The Infrastructure 2.0 Trifecta
June 9th, 2009 |
Balancing Cost, Performance, and Capacity in the Cloud
There
is a huge difference between provisioning applications to support
capacity and provisioning them to support performance requirements.
That as capacity increases performance decreases is one of the truisms
of scalability that is likely to be one of the first axioms of cloud
computing that will bite us in the proverbial rear-end while
simultaneously reaching for our wallets.
Alistair Croll of BitCurrent has a couple of great charts that illustrate this point perfectly. He then goes on to discuss how that affects cloud computing in “The cloud’s most important equation”:
How
will that tool or cloud know how to create new instances? Simple. It’ll
look at user experience. Sure, it may consider CPU load, or network
usage, or free memory at first. But those are ultimately proxies for
the only thing that matters: User experience. When the application’s
response time gets too slow, it’s time to add capacity.
…
But
in the past, you’ve been the one to decide what gets deployed in a data
center. You controlled capacity; user experience was the variable. Now,
the cloud controls capacity. The only knob you have is user experience.
What
this means is that autonomic provisioning and elastic computing systems
will need to provide tools for their customers to adjust not only
target customer experience, but also target spending. And because
clouds are in the business of making money, they’re unlikely to offer
spending controls willingly to platform users.
I
won’t try to replicate Alistair’s math; suffice to say that it’s nearly
impossible to argue with the data and empirical evidence of thousands
of customers: more users = more capacity used = degrading response
time.
What’s interesting about this discussion is there is a
solution. The collaborative nature of Infrastructure 2.0 combined with
the intelligence of a context-aware infrastructure mash-up to form just
the solution we need to balance capacity-performance-cost ratios.
ASLEEP AT THE WHEEL
Load
balancers that evolved into application delivery controllers spent some
time under the name “traffic management.” This implied control over the
inbound and outbound flow of “traffic”, or application data. The
problem was – and still is in some cases – that folks ignore the
advanced capabilities of an application delivery controller and treat
it like a static, layer 4 load balancer. It still controls the flow of
data, but it’s essentially asleep at the wheel.

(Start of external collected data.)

<file path="src/rtl/iopt_pkg.sv">
package iopt_pkg;
   localparam int OFS_W   = 12;
   localparam int IDX_W   = 9;
   localparam int LVL_W   = 3;
   localparam int MODE_W  = 4;
   localparam int MODE_BASE = 6;
   localparam int PERM_W  = 4;

   typedef enum logic [2:0] {
      FLT_NONE     = 3'd0,
      FLT_MODE     = 3'd1,
      FLT_CANON    = 3'd2,
      FLT_ABSENT   = 3'd3,
      FLT_MISALIGN = 3'd4,
      FLT_NAPOT    = 3'd5
   } fault_e;

   typedef enum logic [1:0] {
      ST_IDLE  = 2'd0,
      ST_ISSUE = 2'd1,
      ST_WAIT  = 2'd2,
      ST_FIN   = 2'd3
   } wstate_e;

   typedef struct packed {
      logic u;
      logic x;
      logic w;
      logic r;
   } perm_t;
endpackage

</file>
<file path="src/rtl/iopt_mode_decode.sv">
module iopt_mode_decode
   import iopt_pkg::*;
#(
   parameter int VA_W    = 64,
   parameter int MIN_TOP = 2,
   parameter int MAX_TOP = 4
) (
   input  logic [MODE_W-1:0] mode,
   input  logic [VA_W-1:0]   iova,
   output logic              mode_ok,
   output logic [LVL_W-1:0]  top_lvl,
   output logic              canon_ok
);
   localparam logic [MODE_W-1:0] LO_CODE = MODE_W'(MODE_BASE + MIN_TOP);
   localparam logic [MODE_W-1:0] HI_CODE = MODE_W'(MODE_BASE + MAX_TOP);

   logic [MAX_TOP:0] canon_lv;

   if (VA_W < 9 * MAX_TOP + 22) begin : g_bad_va
      $error("VA_W too narrow for MAX_TOP");
   end
   if (MIN_TOP < 1 || MIN_TOP > MAX_TOP || MAX_TOP > 4) begin : g_bad_top
      $error("unsupported depth range");
   end

   for (genvar lv = 0; lv <= MAX_TOP; lv++) begin : g_lv
      if (lv < MIN_TOP) begin : g_off
         assign canon_lv[lv] = 1'b0;
      end else begin : g_on
         logic [VA_W-1-(9*lv+20):0] upper;
         assign upper        = iova[VA_W-1:9*lv+20];
         assign canon_lv[lv] = (&upper) | ~(|upper);
      end
   end

   always_comb begin
      mode_ok  = (mode >= LO_CODE) && (mode <= HI_CODE);
      top_lvl  = LVL_W'(mode - MODE_W'(MODE_BASE));
      canon_ok = mode_ok && canon_lv[top_lvl];
   end
endmodule

</file>
<file path="src/rtl/iopt_pte_class.sv">
module iopt_pte_class
   import iopt_pkg::*;
#(
   parameter int PTE_W    = 64,
   parameter int PPN_W    = 44,
   parameter bit NAPOT_EN = 1'b1
) (
   input  logic [PTE_W-1:0] pte,
   input  logic [LVL_W-1:0] level,
   output logic             present,
   output logic             is_leaf,
   output perm_t            perm,
   output logic [PPN_W-1:0] ppn,
   output logic             napot_leaf,
   output logic             napot_bad
);
   localparam int PPN_LO = 10;
   localparam int PPN_HI = PPN_LO + PPN_W - 1;
   localparam int N_BIT  = PTE_W - 1;

   if (PTE_W != 64 || PPN_HI != 53) begin : g_bad_fmt
      $error("entry layout needs 64-bit entries with PPN in 53:10");
   end

   logic rwx;
   logic n_set;
   logic unused_bits;

   assign unused_bits = ^{pte[N_BIT-1:PPN_HI+1], pte[9:5]};

   always_comb begin
      present  = pte[0];
      rwx      = |pte[3:1];
      is_leaf  = present && (rwx || (level == '0));
      perm     = '{u: pte[4], x: pte[3], w: pte[2], r: pte[1]};
      ppn      = pte[PPN_HI:PPN_LO];
      n_set    = pte[N_BIT];
   end

   if (NAPOT_EN) begin : g_napot
      always_comb begin
         napot_leaf = present && is_leaf && n_set && (level == '0) &&
                      (pte[PPN_LO+3:PPN_LO] == 4'b1000);
         napot_bad  = present && n_set && !napot_leaf;
      end
   end else begin : g_plain
      always_comb begin
         napot_leaf = 1'b0;
         napot_bad  = present && n_set;
      end
   end
endmodule

</file>
<file path="src/rtl/iopt_leaf_compose.sv">
module iopt_leaf_compose
   import iopt_pkg::*;
#(
   parameter int PA_W    = 56,
   parameter int MAX_TOP = 4
) (
   input  logic [PA_W-OFS_W-1:0] ppn,
   input  logic [LVL_W-1:0]      level,
   input  logic [PA_W-1:0]       va_lo,
   input  logic                  napot,
   output logic [PA_W-1:0]       pa,
   output logic                  misaligned
);
   localparam int PPN_W = PA_W - OFS_W;

   logic [PA_W-1:0] base;
   logic [PA_W-1:0] pa_lv [MAX_TOP+1];
   logic [MAX_TOP:0] mis_lv;
   logic [PA_W-1:0] pa_napot;

   assign base = {ppn, {OFS_W{1'b0}}};

   for (genvar lv = 0; lv <= MAX_TOP; lv++) begin : g_lv
      localparam logic [PA_W-1:0] OMASK =
         PA_W'((64'd1 << (OFS_W + IDX_W * lv)) - 64'd1);
      localparam logic [PPN_W-1:0] PMASK =
         PPN_W'((64'd1 << (IDX_W * lv)) - 64'd1);
      assign pa_lv[lv]  = (base & ~OMASK) | (va_lo & OMASK);
      assign mis_lv[lv] = |(ppn & PMASK);
   end

   assign pa_napot = {ppn[PPN_W-1:4], 16'h0000} |
                     {{(PA_W-16){1'b0}}, va_lo[15:0]};

   always_comb begin
      if (napot) begin
         pa         = pa_napot;
         misaligned = 1'b0;
      end else begin
         pa         = pa_lv[level];
         misaligned = mis_lv[level];
      end
   end
endmodule

</file>
<file path="src/rtl/iopt_walker.sv">
module iopt_walker
   import iopt_pkg::*;
#(
   parameter int VA_W     = 64,
   parameter int PA_W     = 56,
   parameter int PTE_W    = 64,
   parameter int MIN_TOP  = 2,
   parameter int MAX_TOP  = 4,
   parameter bit NAPOT_EN = 1'b1
) (
   input  logic                  clk,
   input  logic                  rst_n,
   input  logic                  req_valid,
   output logic                  req_ready,
   input  logic [VA_W-1:0]       req_iova,
   input  logic [MODE_W-1:0]     cfg_mode,
   input  logic [PA_W-OFS_W-1:0] cfg_root_ppn,
   output logic                  mem_req_valid,
   input  logic                  mem_req_ready,
   output logic [PA_W-1:0]       mem_req_addr,
   input  logic                  mem_rsp_valid,
   input  logic [PTE_W-1:0]      mem_rsp_data,
   output logic                  done,
   output logic [PA_W-1:0]       done_pa,
   output logic [PERM_W-1:0]     done_perm,
   output logic [LVL_W-1:0]      done_level,
   output logic [2:0]            done_fault
);
   localparam int PPN_W = PA_W - OFS_W;

   if (PA_W != 56) begin : g_bad_pa
      $error("output address must be 56 bits");
   end

   wstate_e              st;
   logic [VA_W-1:0]      iova_q;
   logic [LVL_W-1:0]     lvl_q;
   logic [PA_W-1:0]      base_q;
   logic [PA_W-1:0]      pa_q;
   perm_t                perm_q;
   fault_e               fault_q;

   logic                 mode_ok;
   logic [LVL_W-1:0]     top_lvl;
   logic                 canon_ok;

   logic                 e_present;
   logic                 e_leaf;
   perm_t                e_perm;
   logic [PPN_W-1:0]     e_ppn;
   logic                 e_napot;
   logic                 e_napot_bad;

   logic [PA_W-1:0]      leaf_pa;
   logic                 leaf_mis;

   logic [IDX_W-1:0]     idx_lv [MAX_TOP+1];
   logic [IDX_W-1:0]     idx_cur;

   iopt_mode_decode #(
      .VA_W(VA_W), .MIN_TOP(MIN_TOP), .MAX_TOP(MAX_TOP)
   ) u_mode (
      .mode(cfg_mode), .iova(req_iova),
      .mode_ok(mode_ok), .top_lvl(top_lvl), .canon_ok(canon_ok)
   );

   iopt_pte_class #(
      .PTE_W(PTE_W), .PPN_W(PPN_W), .NAPOT_EN(NAPOT_EN)
   ) u_class (
      .pte(mem_rsp_data), .level(lvl_q),
      .present(e_present), .is_leaf(e_leaf), .perm(e_perm),
      .ppn(e_ppn), .napot_leaf(e_napot), .napot_bad(e_napot_bad)
   );

   iopt_leaf_compose #(
      .PA_W(PA_W), .MAX_TOP(MAX_TOP)
   ) u_comp (
      .ppn(e_ppn), .level(lvl_q), .va_lo(iova_q[PA_W-1:0]),
      .napot(e_napot), .pa(leaf_pa), .misaligned(leaf_mis)
   );

   for (genvar lv = 0; lv <= MAX_TOP; lv++) begin : g_idx
      assign idx_lv[lv] = iova_q[OFS_W + IDX_W*lv +: IDX_W];
   end
   assign idx_cur = idx_lv[lvl_q];

   always_ff @(posedge clk or negedge rst_n) begin
      if (!rst_n) begin
         st      <= ST_IDLE;
         iova_q  <= '0;
         lvl_q   <= '0;
         base_q  <= '0;
         pa_q    <= '0;
         perm_q  <= '0;
         fault_q <= FLT_NONE;
      end else begin
         case (st)
            ST_IDLE: begin
               if (req_valid) begin
                  iova_q  <= req_iova;
                  base_q  <= {cfg_root_ppn, {OFS_W{1'b0}}};
                  pa_q    <= '0;
                  perm_q  <= '0;
                  fault_q <= FLT_NONE;
                  if (!mode_ok) begin
                     lvl_q   <= '0;
                     fault_q <= FLT_MODE;
                     st      <= ST_FIN;
                  end else if (!canon_ok) begin
                     lvl_q   <= top_lvl;
                     fault_q <= FLT_CANON;
                     st      <= ST_FIN;
                  end else begin
                     lvl_q   <= top_lvl;
                     st      <= ST_ISSUE;
                  end
               end
            end
            ST_ISSUE: begin
               if (mem_req_ready) st <= ST_WAIT;
            end
            ST_WAIT: begin
               if (mem_rsp_valid) begin
                  if (!e_present) begin
                     fault_q <= FLT_ABSENT;
                     st      <= ST_FIN;
                  end else if (e_napot_bad) begin
                     fault_q <= FLT_NAPOT;
                     st      <= ST_FIN;
                  end else if (e_leaf) begin
                     if (leaf_mis) begin
                        fault_q <= FLT_MISALIGN;
                     end else begin
                        pa_q   <= leaf_pa;
                        perm_q <= e_perm;
                     end
                     st <= ST_FIN;
                  end else begin
                     base_q <= {e_ppn, {OFS_W{1'b0}}};
                     lvl_q  <= lvl_q - LVL_W'(1);
                     st     <= ST_ISSUE;
                  end
               end
            end
            default: st <= ST_IDLE;
         endcase
      end
   end

   always_comb begin
      req_ready     = (st == ST_IDLE);
      mem_req_valid = (st == ST_ISSUE);
      mem_req_addr  = base_q | {{(PA_W-OFS_W){1'b0}}, idx_cur, 3'b000};
      done          = (st == ST_FIN);
      done_pa       = pa_q;
      done_perm     = perm_q;
      done_level    = lvl_q;
      done_fault    = fault_q;
   end
endmodule

</file>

Those advanced capabilities – application awareness, conditional
execution of logic via network-side scripting, integration via
standards-based APIs, and spanning both network and application layers
of the stack – affords such a “traffic management” system with the
ability to take on a unique role within emerging data center models
that revolve around on-demand capacity. That role is not just traffic
management, but application management and delivery.

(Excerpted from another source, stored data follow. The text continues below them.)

--- src/rtl/ccsm_pkg.sv ---
package ccsm_pkg;

    typedef enum logic [1:0] {
        ST_WAIT_KEY = 2'd0,
        ST_SLEEP    = 2'd1,
        ST_ISOLATE  = 2'd2,
        ST_CONFIG   = 2'd3
    } card_state_e;

    localparam int DATA_W = 8;

    localparam logic [DATA_W-1:0] IDX_RD_PORT = 8'h00;
    localparam logic [DATA_W-1:0] IDX_CTRL    = 8'h02;
    localparam logic [DATA_W-1:0] IDX_WAKE    = 8'h03;
    localparam logic [DATA_W-1:0] IDX_CSN     = 8'h06;

    localparam int CTRL_DEVRST_BIT = 0;
    localparam int CTRL_TOKEY_BIT  = 1;
    localparam int CTRL_CSNCLR_BIT = 2;

    typedef struct packed {
        logic              valid;
        logic [DATA_W-1:0] index;
        logic [DATA_W-1:0] data;
    } cmd_t;

    function automatic logic [15:0] rd_port_addr(input logic [DATA_W-1:0] sel);
        return {{(16-DATA_W-2){1'b0}}, sel, 2'b11};
    endfunction

    function automatic logic cmd_is(input cmd_t c, input logic [DATA_W-1:0] idx);
        return c.valid && (c.index == idx);
    endfunction

endpackage

--- src/rtl/ccsm_port_decode.sv ---
module ccsm_port_decode
    import ccsm_pkg::*;
#(
    parameter int                 ADDR_W     = 16,
    parameter logic [ADDR_W-1:0]  INDEX_PORT = 16'h0279,
    parameter logic [ADDR_W-1:0]  DATA_PORT  = 16'h0A79
) (
    input  logic              clk,
    input  logic              rst,
    input  logic              io_wr,
    input  logic [ADDR_W-1:0] io_addr,
    input  logic [DATA_W-1:0] io_wdata,
    output cmd_t              cmd,
    output logic [DATA_W-1:0] index_q
);

    logic index_wr;

    assign index_wr = io_wr && (io_addr == INDEX_PORT);

    always_ff @(posedge clk) begin
        if (rst) begin
            index_q <= '0;
        end else if (index_wr) begin
            index_q <= io_wdata;
        end
    end

    always_comb begin
        cmd.valid = io_wr && (io_addr == DATA_PORT);
        cmd.index = index_q;
        cmd.data  = io_wdata;
    end

endmodule

--- src/rtl/ccsm_state_fsm.sv ---
module ccsm_state_fsm
    import ccsm_pkg::*;
(
    input  logic              clk,
    input  logic              rst,
    input  logic              key_seen,
    input  cmd_t              cmd,
    input  logic [DATA_W-1:0] csn_q,
    output card_state_e       state,
    output logic              res_ptr_clr
);

    card_state_e state_d;
    logic        wake_match;
    logic        to_key;

    assign wake_match = cmd_is(cmd, IDX_WAKE) && (state == ST_SLEEP) && (cmd.data == csn_q);
    assign to_key     = cmd_is(cmd, IDX_CTRL) && cmd.data[CTRL_TOKEY_BIT] && (state != ST_WAIT_KEY);

    always_comb begin
        state_d = state;
        unique case (state)
            ST_WAIT_KEY: begin
                if (key_seen) state_d = ST_SLEEP;
            end
            ST_SLEEP: begin
                if (wake_match) state_d = (cmd.data == '0) ? ST_ISOLATE : ST_CONFIG;
            end
            ST_ISOLATE: begin
                if (cmd_is(cmd, IDX_CSN) && cmd.data != '0) state_d = ST_CONFIG;
            end
            ST_CONFIG: begin
                state_d = ST_CONFIG;
            end
            default: state_d = ST_WAIT_KEY;
        endcase
        if (to_key) state_d = ST_WAIT_KEY;
    end

    always_ff @(posedge clk) begin
        if (rst) begin
            state       <= ST_WAIT_KEY;
            res_ptr_clr <= 1'b0;
        end else begin
            state       <= state_d;
            res_ptr_clr <= wake_match;
        end
    end

    AST_WFK_EXIT_BY_KEY: assert property (@(posedge clk) disable iff (rst)
        (state == ST_WAIT_KEY && !key_seen) |=> (state == ST_WAIT_KEY));

    AST_SLEEP_EXIT_BY_CMD: assert property (@(posedge clk) disable iff (rst)
        (state == ST_SLEEP && !(cmd_is(cmd, IDX_WAKE) || cmd_is(cmd, IDX_CTRL)))
        |=> (state == ST_SLEEP));

    AST_WAKE_PULSE_FROM_SLEEP: assert property (@(posedge clk) disable iff (rst)
        res_ptr_clr |-> ($past(state) == ST_SLEEP && state != ST_SLEEP));

endmodule

--- src/rtl/ccsm_card_regs.sv ---
module ccsm_card_regs
    import ccsm_pkg::*;
#(
    parameter logic [DATA_W-1:0] RD_SEL_RESET = 8'h80
) (
    input  logic              clk,
    input  logic              rst,
    input  cmd_t              cmd,
    input  card_state_e       state,
    output logic [DATA_W-1:0] csn_q,
    output logic [DATA_W-1:0] rd_sel_q,
    output logic              dev_reset
);

    logic awake;
    logic csn_load;
    logic csn_clear;
    logic sel_load;
    logic ctrl_hit;

    assign awake     = (state != ST_WAIT_KEY);
    assign ctrl_hit  = cmd_is(cmd, IDX_CTRL) && awake;
    assign csn_load  = cmd_is(cmd, IDX_CSN) && (state == ST_ISOLATE || state == ST_CONFIG);
    assign csn_clear = ctrl_hit && cmd.data[CTRL_CSNCLR_BIT];
    assign sel_load  = cmd_is(cmd, IDX_RD_PORT) && awake;

    always_ff @(posedge clk) begin
        if (rst) begin
            csn_q     <= '0;
            rd_sel_q  <= RD_SEL_RESET;
            dev_reset <= 1'b0;
        end else begin
            if (csn_clear)     csn_q <= '0;
            else if (csn_load) csn_q <= cmd.data;
            if (sel_load)      rd_sel_q <= cmd.data;
            dev_reset <= ctrl_hit && cmd.data[CTRL_DEVRST_BIT];
        end
    end

    AST_CSN_FROZEN_IN_WFK: assert property (@(posedge clk) disable iff (rst)
        (state == ST_WAIT_KEY) |=> $stable(csn_q));

    AST_RDSEL_FROZEN_IN_WFK: assert property (@(posedge clk) disable iff (rst)
        (state == ST_WAIT_KEY) |=> $stable(rd_sel_q));

    AST_CSN_HELD_IN_SLEEP: assert property (@(posedge clk) disable iff (rst)
        (state == ST_SLEEP && !cmd_is(cmd, IDX_CTRL)) |=> $stable(csn_q));

endmodule

--- src/rtl/ccsm_card_ctrl.sv ---
module ccsm_card_ctrl
    import ccsm_pkg::*;
#(
    parameter int                ADDR_W       = 16,
    parameter logic [ADDR_W-1:0] INDEX_PORT   = 16'h0279,
    parameter logic [ADDR_W-1:0] DATA_PORT    = 16'h0A79,
    parameter logic [7:0]        RD_SEL_RESET = 8'h80
) (
    input  logic              clk,
    input  logic              rst,
    input  logic              io_wr,
    input  logic              io_rd,
    input  logic [ADDR_W-1:0] io_addr,
    input  logic [7:0]        io_wdata,
    input  logic              key_seen,
    output logic [1:0]        card_state,
    output logic [7:0]        csn,
    output logic [ADDR_W-1:0] rd_port,
    output logic              rd_valid,
    output logic [7:0]        rd_data,
    output logic              dev_reset,
    output logic              res_ptr_clr
);

    cmd_t              cmd;
    logic [DATA_W-1:0] index_q;
    logic [DATA_W-1:0] csn_q;
    logic [DATA_W-1:0] rd_sel_q;
    card_state_e       state;

    ccsm_port_decode #(
        .ADDR_W     (ADDR_W),
        .INDEX_PORT (INDEX_PORT),
        .DATA_PORT  (DATA_PORT)
    ) i_decode (
        .clk      (clk),
        .rst      (rst),
        .io_wr    (io_wr),
        .io_addr  (io_addr),
        .io_wdata (io_wdata),
        .cmd      (cmd),
        .index_q  (index_q)
    );

    ccsm_state_fsm i_fsm (
        .clk         (clk),
        .rst         (rst),
        .key_seen    (key_seen),
        .cmd         (cmd),
        .csn_q       (csn_q),
        .state       (state),
        .res_ptr_clr (res_ptr_clr)
    );

    ccsm_card_regs #(
        .RD_SEL_RESET (RD_SEL_RESET)
    ) i_regs (
        .clk       (clk),
        .rst       (rst),
        .cmd       (cmd),
        .state     (state),
        .csn_q     (csn_q),
        .rd_sel_q  (rd_sel_q),
        .dev_reset (dev_reset)
    );

    assign card_state = state;
    assign csn        = csn_q;
    assign rd_port    = ADDR_W'(rd_port_addr(rd_sel_q));
    assign rd_valid   = io_rd && (io_addr == rd_port) && (state != ST_WAIT_KEY);
    assign rd_data    = (rd_valid && index_q == IDX_CSN) ? csn_q : 8'h00;

    AST_DEVRST_FROM_CTRL: assert property (@(posedge clk) disable iff (rst)
        dev_reset |-> ($past(io_wr) && $past(io_addr) == DATA_PORT && $past(io_wdata[0])));

    AST_PULSES_EXCLUSIVE: assert property (@(posedge clk) disable iff (rst)
        !(dev_reset && res_ptr_clr));

endmodule

--- config.mk ---
export PLATFORM = sky130hd
export DESIGN_NAME = ccsm_card_ctrl
export DESIGN_NICKNAME = d
export VERILOG_FILES = /design/src/rtl/ccsm_pkg.sv /design/src/rtl/ccsm_port_decode.sv /design/src/rtl/ccsm_state_fsm.sv /design/src/rtl/ccsm_card_regs.sv /design/src/rtl/ccsm_card_ctrl.sv
export SDC_FILE = /design/constraint.sdc
export NUM_CORES = 1
export LEC_CHECK = 0
export BUFFER_PORTS_ARGS = -buffer_cell sky130_fd_sc_hd__buf_2
export CORE_MARGIN = 3
export CORE_UTILIZATION = 42
export DETAILED_ROUTE_END_ITERATION = 10
export HOLD_SLACK_MARGIN = 0.15
export PLACE_DENSITY = 0.75
export SKIP_CTS_REPAIR_TIMING = 1
export SLEW_MARGIN = 20
export SYNTH_ARGS = -nofsm -noshare
export SYNTH_HDL_FRONTEND = slang
export SYNTH_SLANG_ARGS = --single-unit
--- constraint.sdc ---
create_clock -name clk -period 3.01 [get_ports clk]
set_clock_uncertainty 0.15 [all_clocks]
set_input_delay 0.7525 -clock clk [delete_from_list [all_inputs] [get_ports clk]]
set_output_delay 0.7525 -clock clk [all_outputs]
set_load 0.01 [all_outputs]
# After elaboration in Yosys (flattened, before gate mapping)
# Cells that the tools add are included.
# word_totals
regBits,28
input_bits,29
wordCells,53
# classes
eq_ne,13
n_reduce_logical,28
n_mux,6
# ops
cell,count
logical AND 1 bit,19
equality test 16 x 10 -> 1 bit,1
equality test 16 x 10 -> 1 bit (second input constant),1
equality test 16 x 12 -> 1 bit (second input constant),1
equality test 8 x 2 -> 1 bit (second input constant),2
logical NOT 8 bit,2
equality test 8 x 3 -> 1 bit (second input constant),1
equality test 8 bit,1
two-way mux 8 bit,1
case mux 2 bit (4 select lines),1
nonzero test 8 bit,1
two-way mux 2 bit,3
equality test 2 bit (second input constant),2
inequality test 2 x 1 -> 1 bit (second input constant),2
OR reduction 2 bit,2
AND reduction 3 bit,1
equality test 2 x 1 -> 1 bit (second input constant),1
logical NOT 2 bit,1
inequality test 2 bit (second input constant),1
nonzero test 2 bit,1
logical OR 1 bit,1
two-way mux 1 bit,1

# Longest topological paths before layout
# Gate-level depths: netlist of the first run.
# depth
ltp_word,7
depth_mapped,6

# Cells and area by module
# From an unflattened synthesis of the first run, not the netlist that was laid out.
# hier_totals
hier_cells,192
hier_area_um2,1726.7
# by_module_without_submodules
module,n_inst,cells_per_inst,area_per_inst_um2,seq_area_each_um2
ccsm_card_regs,1,64,679.4,340.3
ccsm_port_decode,1,58,490.5,160.2
ccsm_card_ctrl,1,37,279.0,0.0
ccsm_state_fsm,1,33,277.8,60.1

# Least setup slack after synthesis of the first run
# Ideal clock, no wire load.
# synth_timing
path_type,input to output
from,in io_addr[13]
to,out rd_data[0]
path_stages,5
slack_ps,-125
arrival_time_ps,2233
cell_sequence,nor4_4 nand2_1 or4_4 nor4_4 and2_1
# synth_between
elab_chain_cells,5
# synth_lines
element,line,source
"start, declared",ccsm_card_ctrl.sv:13,"input logic [ADDR_W-1:0] io_addr,"
equality test 16 x 10 -> 1 bit,ccsm_card_ctrl.sv:70,assign rd_valid = io_rd && (io_addr == rd_port) && (state != ST_WAIT_KEY);
logical AND 1 bit (2 in series),ccsm_card_ctrl.sv:70,
logical AND 1 bit,ccsm_card_ctrl.sv:71,assign rd_data = (rd_valid && index_q == IDX_CSN) ? csn_q : 8'h00;
two-way mux 8 bit,ccsm_card_ctrl.sv:71,
"end, declared",ccsm_card_ctrl.sv:20,"output logic [7:0] rd_data,"
# Every way passes these cells.

# Worst setup path in the final report of the first run
# layout_timing
from,in io_addr[14]
to,out rd_data[4]
# The elaborated chain is that of the path after synthesis.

See, once a system has arrived at contextual-awareness and it
is capable of integration you suddenly have at your fingertips the
ability to not only manage capacity as well as user-experience
(response time) but also costs. The ability to perform autonomic provisioning exists and is utilized heavily already today in cloud environments. So managing capacity on-demand is not a problem at all.
Even
managing capacity while managing costs by capping instances is not
necessarily a problem. Putting limitations on the number of instances
in total that can be “online” at any given time is not a technological
issue. As Alistair points out it’s a matter of whether the provider
wants to allow that limitation as it necessarily keeps revenue growth
slow.
What seems to be the problem is managing both capacity
and costs while simultaneously maintaining an expected level of
application performance, i.e. the end-user experience. But technically
speaking that’s not a problem either; it’s simply a matter of
ensuring that the right tools are used for the job. An application
delivery controller, for example, is context-aware. This means that for
any given application request it knows about everything from IP address
to cookies to current network conditions to state of the connection to
current application capacity and performance. It has all the
information necessary to make decisions regarding where to
direct requests in order to meet performance and capacity requirements,
it just needs to factor in the capping of instances to control cost.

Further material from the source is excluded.